- Theatrical release poster
- Directed by: Elliott Nugent
- Screenplay by: Benjamin Glazer
- Based on: She Loves Me Not by Edward Hope (novel); Howard Lindsay (play);
- Produced by: Benjamin Glazer
- Starring: Bing Crosby; Miriam Hopkins;
- Cinematography: Charles Lang
- Edited by: Hugh Bennett
- Music by: Tom Satterfield
- Production company: Paramount Pictures
- Distributed by: Paramount Pictures
- Release date: August 31, 1934 (USA);
- Running time: 85 minutes
- Country: United States
- Language: English

= She Loves Me Not (1934 film) =

1934 film by Benjamin Glazer, Elliott Nugent

She Loves Me Not is a 1934 American comedy film directed by Elliott Nugent and starring Bing Crosby and Miriam Hopkins. Based on the novel She Loves Me Not by Edward Hope and the subsequent play by Howard Lindsay, the film is about a cabaret dancer who witnesses a murder and is forced to hide from gangsters by disguising herself as a male Princeton student. Distributed by Paramount Pictures, the film has been remade twice as True to the Army (1942) and as How to Be Very, Very Popular in (1955), the latter starring Betty Grable.

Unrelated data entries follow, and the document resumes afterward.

Design pcie_pio_ctrl, start of the top module:
module pcie_pio_ctrl (
  input          clk,
  input          reset,
  input          tvalid,
  input  [63:0]  tdata,
  output         tready,
  input  [7:0]   tstrb,
  input  [21:0]  tuser,
  input          tlast,
  output [7:0]   cfg_addr,
  output [31:0]  cfg_wr_data,
  output         cfg_rd_cmd,
  output         cfg_wr_cmd,
  input  [31:0]  cfg_rd_data,
  input          cfg_valid,
  output         fifo0_wr_cmd,
  output [131:0] fifo0_wr_data,
  input          fifo0_empty_flag,
  input          fifo0_full_flag,
  input          fifo0_prog_full_flag,
  input          fifo1_full_flag,
  input          fifo1_empty_flag,
  output         fifo1_rd_cmd,
  input  [131:0] fifo1_rd_data,
  input  [7:0]   cfg_bus_number,
  input  [4:0]   cfg_device_number,
  input  [2:0]   cfg_function_number,
  input          lnk_up,
  input          cfg_to_turnoff,
  output         cfg_to_turnoff_ok,
  output         tx_tvalid,
  output [63:0]  tx_tdata,
  input          tx_tready,
  output [7:0]   tx_tstrb,
  output         tx_tlast
);
  wire [7:0]  a4lm_addr;
  wire [31:0] a4lm_wr_data;
  wire        a4lm_wr_cmd, a4lm_rd_cmd;
  wire        req_compl, tlp_enc_ready;
  wire [2:0]  compl_code;
  ...
export LEC_CHECK = 0
export ABC_AREA = 0
export CAP_MARGIN = 40
export CELL_PAD_IN_SITES_DETAIL_PLACEMENT = 1
export CORE_ASPECT_RATIO = 0.56
export CORE_MARGIN = 6
export CORE_UTILIZATION = 40
export CTS_CLUSTER_DIAMETER = 22
export CTS_CLUSTER_SIZE = 18
export GPL_ROUTABILITY_DRIVEN = 0
export GPL_TIMING_DRIVEN = 1
export HOLD_SLACK_MARGIN = 0.04
export MAX_ROUTING_LAYER = met4
export MIN_ROUTING_LAYER = met1
export PLACE_DENSITY_LB_ADDON = 0.23
export SLEW_MARGIN = 20
create_clock -name core_clock -period 10.0 [get_ports {clk}]
run.sh (not shown) runs the stock make flow with config.mk's settings and CLKGATE_MAP_FILE=.
The starting point finished clean.
==> next run, changes <==
ABC_AREA = not set   (was 0)
CAP_MARGIN = 20   (was 40)
CELL_PAD_IN_SITES_DETAIL_PLACEMENT = not set   (was 1)
CORE_ASPECT_RATIO = not set   (was 0.56)
CORE_MARGIN = 2   (was 6)
CTS_CLUSTER_DIAMETER = not set   (was 22)
CTS_CLUSTER_SIZE = 35   (was 18)
GPL_ROUTABILITY_DRIVEN = not set   (was 0)
GPL_TIMING_DRIVEN = not set   (was 1)
HOLD_SLACK_MARGIN = not set   (was 0.04)
MAX_ROUTING_LAYER = not set   (was met4)
MIN_ROUTING_LAYER = not set   (was met1)
PLACE_DENSITY_LB_ADDON = not set   (was 0.23)
clock period = 4.38 ns   (was 10.0 ns; I/O delays follow)
The new run completed with no timing, DRC or antenna violations.
Utilization is lower by 3.7 points.
Clock skew is lower by 14 ps.
Routed wire length came out lower by about 16%.
Sequential power goes up by about 130%.
Synthesized cell count is unchanged.
Final area shrinks by 6.9%.
First-iteration DRC count decreases by 21%.
Hold slack got worse by 6.4 ps.
Clock power grows by about 28%.
==> next run, changes <==
CORE_UTILIZATION = 59   (was 40)
CTS_CLUSTER_SIZE = not set   (was 35)
clock period = 3.27 ns   (was 4.38 ns; I/O delays follow)
After rerunning:
- The new run passed the timing, design-rule and antenna checks
- total power went up by a quarter to a third
- critical path depth shrinks by 1
- design area goes down slightly
- global-route usage increases by 11 points
- final cell count decreases by a little under a tenth
- routed wire length decreases slightly
- synthesized cell count does not change
- setup slack got worse by 760 ps
- clock power rises by a quarter to a third
- area after synthesis is unchanged
==> next run, changes <==
CORE_UTILIZATION = 46   (was 59)
clock period = 5.05 ns   (was 3.27 ns; I/O delays follow)
=> Design area barely changes; cell count climbs by 4.7%; global-route usage drops by 7.8 points; clock-buffer cell count drops by 1; total power drops by 35%; die size climbs by 28%; utilization drops by 16 points; via count drops by 2.6%; worst setup slack improves by 1100 ps; worst hold slack improves by 340 ps; wire length climbs by 1.4%.


run A:
pcie_pio_ctrl again, from the RTL that the note above started with.
make LEC_CHECK=0 CAP_MARGIN=20 CORE_MARGIN=2 CORE_UTILIZATION=72 CTS_CLUSTER_SIZE=96 PLACE_DENSITY=0.95 SETUP_SLACK_MARGIN=0.36 SLEW_MARGIN=20 finish   # period 2.81 ns
Run A: ODB-0269 in global routing -> run aborted
Edits applied to the flow inputs when going from run A to run B:
# run A
export LEC_CHECK = 0
export CAP_MARGIN = 20
export CORE_MARGIN = 2
export CORE_UTILIZATION = 72
export CTS_CLUSTER_SIZE = 96
export PLACE_DENSITY = 0.95
export SETUP_SLACK_MARGIN = 0.36
export SLEW_MARGIN = 20
create_clock -name core_clock -period 2.81 [get_ports {clk}]
# run B
export LEC_CHECK = 0
export ABC_AREA = 1
export CAP_MARGIN = 20
export CORE_MARGIN = 2
export CORE_UTILIZATION = 72
export CTS_CLUSTER_DIAMETER = 400
export PLACE_DENSITY = 0.38
export SETUP_SLACK_MARGIN = 0.44
export SLEW_MARGIN = 20
create_clock -name core_clock -period 2.81 [get_ports {clk}]
==> comparison <==
Run B went all the way through synthesis, placement and routing and the layout is clean on timing, DRC and antenna.
Post-detailed-placement half-perimeter wirelength was lower in run A than in run B.
Per the comparison of run B with run A, row count went up, area of the die has increased, area fraction in and, or, nand and nor cells went up, average cell area after synthesis down about 26%.
| number of buffers inserted by post-CTS setup repair | lower: run B |
Compared with run A, chip area in the Yosys report in run B increased by a few percent.
Modified inputs, run C compared to run B
# run B
export LEC_CHECK = 0
export ABC_AREA = 1
export CAP_MARGIN = 20
export CORE_MARGIN = 2
export CORE_UTILIZATION = 72
export CTS_CLUSTER_DIAMETER = 400
export PLACE_DENSITY = 0.38
export SETUP_SLACK_MARGIN = 0.44
export SLEW_MARGIN = 20
create_clock -name core_clock -period 2.81 [get_ports {clk}]
# run C
export LEC_CHECK = 0
export CAP_MARGIN = 20
export CORE_MARGIN = 2
export CORE_UTILIZATION = 66
export SETUP_SLACK_MARGIN = 0.72
export SLEW_MARGIN = 20
create_clock -name core_clock -period 2.81 [get_ports {clk}]
==> comparison <==
Run C ends up with higher horizontal die dimension than run B does. Standard-cell row count: lower on run B. In run C relative to run B, detailed router's first-iteration violation count had gone down by a few percent. For run B, the critical path endpoint was u_enc.tx_tdata[11], unlike run C, where it was u_rf.rd_data[2].
[inputs] run D vs run C
# run C
export LEC_CHECK = 0
export CAP_MARGIN = 20
export CORE_MARGIN = 2
export CORE_UTILIZATION = 66
export SETUP_SLACK_MARGIN = 0.72
export SLEW_MARGIN = 20
create_clock -name core_clock -period 2.81 [get_ports {clk}]
# run D
export LEC_CHECK = 0
export CAP_MARGIN = 20
export CORE_MARGIN = 2
export CORE_UTILIZATION = 72
export CTS_CLUSTER_DIAMETER = 400
export CTS_CLUSTER_SIZE = 10
export PLACE_DENSITY = 0.39
export SETUP_SLACK_MARGIN = 0.83
export SLEW_MARGIN = 20
create_clock -name core_clock -period 2.81 [get_ports {clk}]
Findings:
Run D did not make it past global routing, where a tool error ended it. Taking run C as the reference, in run D number of placement rows fell by 4, area fraction in full adders, half adders and majority gates shows no meaningful change, number of buffers inserted during clock tree synthesis moved up. Placeable core region sits lower in run D than in run C. Instance area after placement sits lower in run D than in run C. Re post-CTS resize count: run D is 643 up on run C. Total die area | run D below run C. Run D vs. run C: HPWL after detailed placement moved down; weighted congestion at the end of routability-driven global placement moved up.


Starting RTL as in the previous note.
clock: 3.06 ns
lec_check: 0
cap_margin: 20
core_margin: 2
core_utilization: 72
cts_cluster_diameter: 396
cts_cluster_size: 20
setup_slack_margin: 0.41
slew_margin: 20
The starting point completed without violations.
==> next run, changes <==
- CORE_UTILIZATION: 72 -> 58
- CTS_CLUSTER_DIAMETER: 396 -> default
- CTS_CLUSTER_SIZE: 20 -> default
- SETUP_SLACK_MARGIN: 0.41 -> default
- clock period: 3.06 -> 2.95 ns (I/O delays scaled with it)
Outcome:
- combinational power grows by a few percent
- register-to-register slack got worse by 0.30 ns
- core utilization shrinks by 14 points
==> next run, changes <==
- CORE_UTILIZATION: 58 -> 66
- SETUP_SLACK_MARGIN: default -> 0.36
- clock period: 2.95 -> 2.81 ns (I/O delays scaled with it)
What happened: The new run passed the timing, design-rule and antenna checks. Critical path depth climbs by 1. Via count climbs by 4.1%. Final cell count falls by 2.3%. Core utilization came out higher by 11 points. Sequential power is higher by about 5%. Wire length hardly moves. Clock skew is about the same. Die size goes down by 12%. Count of clock-buffer cells in the layout fell by 7.
==> next run, changes <==
- CORE_UTILIZATION: 66 -> 72
- CTS_CLUSTER_SIZE: default -> 14
- SETUP_SLACK_MARGIN: 0.36 -> 0.73
What happened: Now the flow completed, yet does not pass: setup timing. Routed wire length climbs by 38%. Area after synthesis stays the same. Setup slack is worse by 0.95 ns. Final area climbs by 4.0%. Power climbs by 1.7%.


== job 737 ==
Starting RTL as in the previous note.
// pcie_pio_ctrl
module pcie_pio_ctrl (
  input          clk,
  input          reset,
  input          tvalid,
  input  [63:0]  tdata,
  output         tready,
  input  [7:0]   tstrb,
  input  [21:0]  tuser,
  input          tlast,
  output [7:0]   cfg_addr,
  output [31:0]  cfg_wr_data,
  output         cfg_rd_cmd,
  output         cfg_wr_cmd,
  input  [31:0]  cfg_rd_data,
  input          cfg_valid,
  output         fifo0_wr_cmd,
  output [131:0] fifo0_wr_data,
  input          fifo0_empty_flag,
  input          fifo0_full_flag,
  input          fifo0_prog_full_flag,
  input          fifo1_full_flag,
  input          fifo1_empty_flag,
  output         fifo1_rd_cmd,
  input  [131:0] fifo1_rd_data,
  input  [7:0]   cfg_bus_number,
  input  [4:0]   cfg_device_number,
  input  [2:0]   cfg_function_number,
  input          lnk_up,
  input          cfg_to_turnoff,
  output         cfg_to_turnoff_ok,
  output         tx_tvalid,
  output [63:0]  tx_tdata,
  input          tx_tready,
  output [7:0]   tx_tstrb,
  output         tx_tlast
);
  wire [7:0]  a4lm_addr;
  wire [31:0] a4lm_wr_data;
  wire        a4lm_wr_cmd, a4lm_rd_cmd;
  wire        req_compl, tlp_enc_ready;
  wire [2:0]  compl_code;
  wire [2:0]  tenc_tc;
  wire [1:0]  tenc_attr;
  wire [9:0]  tenc_len;
  wire [15:0] tenc_rid;
  wire [7:0]  tenc_tag;
  wire [7:0]  tenc_be;
  wire [12:0] tenc_addr;
  wire [31:0] a4lm_data;
  wire        a4lm_valid;
  wire [1:0]  a4lm_err_code;
  wire        awvalid, awready, wrvalid, wrready, bready, bvalid;
  wire        arvalid, arready, rready, rvalid;
  wire [1:0]  awprot, arprot, bresp;
  wire [7:0]  awaddr, araddr;
  wire [3:0]  wrstrb;
  wire [31:0] wrdata, rdata;
  wire [2:0]  rresp;
  wire        rfwrcmd, rfrdcmd, rf_data_valid, slave_need_rf;
  wire [4:0]  rfrdaddr, rfwraddr;
  wire [31:0] rfwrdata, rfrddata;
  axi_tlp_decoder #(.AXIDATAWIDTH(8)) u_dec (
    .clk(clk), .reset(reset),
    .tvalid(tvalid), .tdata(tdata), .tready(tready), .tstrb(tstrb),
    .tuser(tuser), .tlast(tlast),
    .a4lm_addr(a4lm_addr), .a4lm_wr_data(a4lm_wr_data),
    .a4lm_wr_cmd(a4lm_wr_cmd), .a4lm_rd_cmd(a4lm_rd_cmd),
    .cfg_addr(cfg_addr), .cfg_wr_data(cfg_wr_data),
    .cfg_rd_cmd(cfg_rd_cmd), .cfg_wr_cmd(cfg_wr_cmd),
    .fifo0_wr_cmd(fifo0_wr_cmd), .fifo0_wr_data(fifo0_wr_data),
  ...
make LEC_CHECK=0 ABC_AREA=0 CAP_MARGIN=20 CELL_PAD_IN_SITES_DETAIL_PLACEMENT=0 CORE_ASPECT_RATIO=0.91 CORE_MARGIN=2 CORE_UTILIZATION=70 CTS_CLUSTER_DIAMETER=57 CTS_CLUSTER_SIZE=41 GPL_TIMING_DRIVEN=1 HOLD_SLACK_MARGIN=-0.1 PLACE_DENSITY=0.63 SETUP_SLACK_MARGIN=0.69 SLEW_MARGIN=20 TNS_END_PERCENT=90 finish   # period 2.84 ns
Job 737 completed end to end with timing, DRC and antenna clean.
### job 737 -> job 8931
Settings: a deleted CTS_CLUSTER_DIAMETER that had been 57; a deleted PLACE_DENSITY that had been 0.63; an added PLACE_DENSITY_LB_ADDON of 0.01; a change of CORE_ASPECT_RATIO from 0.91 to 1.67; a deleted CTS_CLUSTER_SIZE that had been 41; a change of CAP_MARGIN from 20 to 25; a change of SETUP_SLACK_MARGIN from 0.69 to 2.21; a change of CORE_UTILIZATION from 70 to 72; a change of the clock period (ns, I/O delays scaled along) from 2.84 to 7.44.
--- outcome ---
Arrival time of data at the critical path endpoint in job 8931 vs job 737: up 2.00 ns. Hold slack (higher): job 8931. Routing usage on met2 ended up 1.3 points higher on job 8931 than on job 737. Job 8931 ends up with a core utilization that is 2.9 points lower than in job 737. Comparing job 8931 and job 737, the lower wire length was measured on job 8931. For job 737, the classification of the worst setup path was reg2reg, unlike job 8931, where it was in2reg. Side by side, worst setup margin turned out higher in job 8931 than in job 737. Between job 8931 and job 737, the clock network latency to the later pin of the worst-skew pair does not differ in any meaningful way. Diff job 737 -> job 8931: area growth from synthesis to layout went down 6.8 points; switching part of the total went down 2.9 points.
[inputs] job 5341 vs job 8931
Settings: changing PLACE_DENSITY_LB_ADDON from 0.01 to 0.02; changing CAP_MARGIN from 25 to 20; changing CORE_UTILIZATION from 72 to 64; removing HOLD_SLACK_MARGIN (formerly -0.1); removing SETUP_SLACK_MARGIN (formerly 2.21); changing the clock period (ns, I/O delays scaled along) from 7.44 to 2.84.
Findings:
- Job 5341 reached the final stage; the timing, design-rule and antenna checks on its layout passed.
- Looking only at number of standard cells in the layout, taps in and fillers out, and setting everything else aside, the higher value of job 5341 and job 8931 goes to job 5341.
- The non-clock buffer count in the final layout in job 8931 is 0.804 times that in job 5341.
- The area taken by multi-input logic gates was comparable across job 5341 and job 8931.
- Comparing job 5341 and job 8931, the higher total power is on job 5341.
- Job 5341 ended with more number of H-tree branching levels than job 8931.
- Relative to job 8931, the global-route wire length before repair of job 5341 is higher by 5000 um.
- Compared to job 8931, job 5341 was floorplanned on a bigger die.
- Job 8931 was smaller in final cell area than job 5341.
- Job 5341 vs job 8931 — largest net degree at the start of global routing dropped 22.
- Compare job 5341 and job 8931 | final worst-path cycle share lower: job 8931
- Job 5341 vs job 8931, endpoint of the most critical setup path: u_enc.buffer[115] vs u_rf.array_reg[0][18]
Relative to job 5341, the following input files were edited for job 1745:
Settings: a deleted PLACE_DENSITY_LB_ADDON that had been 0.02; a deleted CORE_ASPECT_RATIO that had been 1.67; a deleted ABC_AREA that had been 0; a deleted TNS_END_PERCENT that had been 90; a deleted CELL_PAD_IN_SITES_DETAIL_PLACEMENT that had been 0; a change of CORE_UTILIZATION from 64 to 40; a deleted GPL_TIMING_DRIVEN that had been 1; a change of the clock period (ns, I/O delays scaled along) from 2.84 to 5.05.
[summary]
A slowest cell on the critical path of sky130_fd_sc_hd__or4_4 is what job 5341 shows, while sky130_fd_sc_hd__nand2b_1 belongs to job 1745. Looking at class of the worst hold path, the reg2reg result is from job 1745; the in2reg one comes from job 5341. Between job 5341 and job 1745, the wire length of the first global-routing pass is lower for job 5341. Comparing job 5341 and job 1745, well tap count is lower on job 5341. Min width of the chip across job 5341 and job 1745: job 5341. Status | job 5341 and job 1745 | clean. Cmp job 5341 and job 1745 / power in combinational cells / higher: job 5341.
> inputs changed (job 1745 -> job 7443)
Settings: SETUP_SLACK_MARGIN now -0.38, previously not set.
==> results <==
No stage failed in job 7443, and the final checks on the layout all came back clean. The buffer and inverter count on the worst path in job 7443 sits 1 below the value recorded for job 1745. Diff job 1745 -> job 7443 | weighted congestion at the end of routability-driven global placement | down by a few percent. Met1 wire length (lower): job 7443. Job 7443 against job 1745: switching component of the power level, standby leakage power neither gained nor lost much.
The inputs of job 5927 differ from those of job 7443 as listed below.
Settings: SETUP_SLACK_MARGIN removed (was -0.38); CORE_UTILIZATION changed from 40 to 19; the clock period (ns, I/O delays scaled along) changed from 5.05 to 13.8.
==> comparison <==
Compared with job 7443, job 5927 shows power dissipated by switching net loads that has gone down by more than half.
No run among job 5927 and job 7443 stopped early or left any final violation; all are clean.
[compare] base=job 7443 new=job 5927: area taken by flip-flops and latches has remained practically unchanged, share of power burned in combinational logic flat, sequential cell count neither gained nor lost much, clock skew rose 0.090 ns.
Diff job 7443 -> job 5927: share of final layout cell area taken by non-clock buffers decreased 0.56 points; delay contributed by the slowest stage of the critical path up 0.17 ns; die footprint now sits higher.
Relative area change from synthesis to final layout, job 5927 and job 7443, lower one = job 7443.
Going from job 7443 to job 5927, count of clock-buffer cells in the layout shows a reduction of 26, worst setup slack now sits higher.
No activity file was given, so power comes from the tool's default toggle rates.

The film is notable as one of Crosby's earliest starring vehicles. It was also the last film that Miriam Hopkins made under her contract to Paramount Pictures.

In 1935, the film received an Academy Award nomination for Best Original Song for "Love in Bloom", the theme song of comedian Jack Benny.

==Cast==

- Bing Crosby as Paul Lawton
- Miriam Hopkins as Curly Flagg
- Kitty Carlisle as Midge Mercer
- Edward J. Nugent as Buzz Jones
- Henry Stephenson as Dean Mercer
- Maude Turner Gordon as Mrs. Arbuthnot
- Warren Hymer as Mugg Schnitzel
- Lynne Overman as Gus McNeal
- Judith Allen as Frances Arbuthnot
- George Barbier as J. Thorval Jones
- Henry Kolker as Charles M. Lawton
- Vince Barnett as Baldy O'Hara
- Margaret Armstrong as Martha
- Ralf Harolde as J. B.
- Matt McHugh as Andy
- Franklyn Cordell as Arkle

== Production ==
Ida Lupino and Charles Ruggles were reported to have joined the cast in early 1934, but neither appeared in the film.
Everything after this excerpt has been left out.